Aim. To evaluate effectiveness of different modes of per os therapy of painful diabetic peripheral polyneuropathy with alpha-lipoic acid. Materials and methods. This work is a prospective open randomized comparative clinical study including 4 parallel groups of patients. Group 1 (n=31) comprised patients given 600 mg ALA daily (two 300 mg tablets at a time), group 2 (n=28) 600 mg ALA daily (two 300 mg tablets in succession), group 3 (n=35) 900 mg ALA daily (three 300 mg tablets at a time in the morning), group 4 (n=27) 900 mg ALA daily (three 300 mg tablets in succession 30-40 min before meals). Active treatment lasted 3 months. Results. Beneficial effect of 3 ALA tablets on neurologic symptoms estimated by NTSS-6 and 9 scales was significantly more pronounced than that of two 300 mg tablets taken either once or twice a day. The groups were analysed in terms of the number of patients who achieved or failed to achieve the end point of therapy ("responders", n=86 and "non-responders", n=29).
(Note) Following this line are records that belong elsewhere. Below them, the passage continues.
$ cat flow/design.v
module PCShiftAdder (actualPC, shiftedBranchAddress, branchAdress);
  input [63:0] actualPC;
  input [63:0] shiftedBranchAddress; 
  output reg [63:0] branchAdress;
  always @(actualPC, shiftedBranchAddress) 
  begin
	branchAdress <= actualPC + shiftedBranchAddress[18:0];
  end
endmodule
The HbA1c level and the degree of sensory deficit were shown to be good predictors of therapeutic efficiency. There was moderate correlation between HbA1c level (>8%), NIS LL and NIS LL-sensory function points, and frequency of response to ALA therapy (r=0.251; p=0.007 //r=0.32; p=0.00077 //r=0.32; p=0.0015 respectively). Patients having HbA1c <7.0% showed maximum dynamics of NTSS-6 and 9 points. Conclusion. Intake of ALA tablets (300 mg thrice daily) causes marked reduction of neurologic symptoms estimated by NTSS-6 and 9 scales. The frequency of pain relapses depends on the initial HbA1c level rather than on the previous scheme of ALA therapy. High HbA1c (>8.0%) and severe disturbances of sensory function (e.g. monofilament resistance) may be used as predictors of therapeutic efficiency.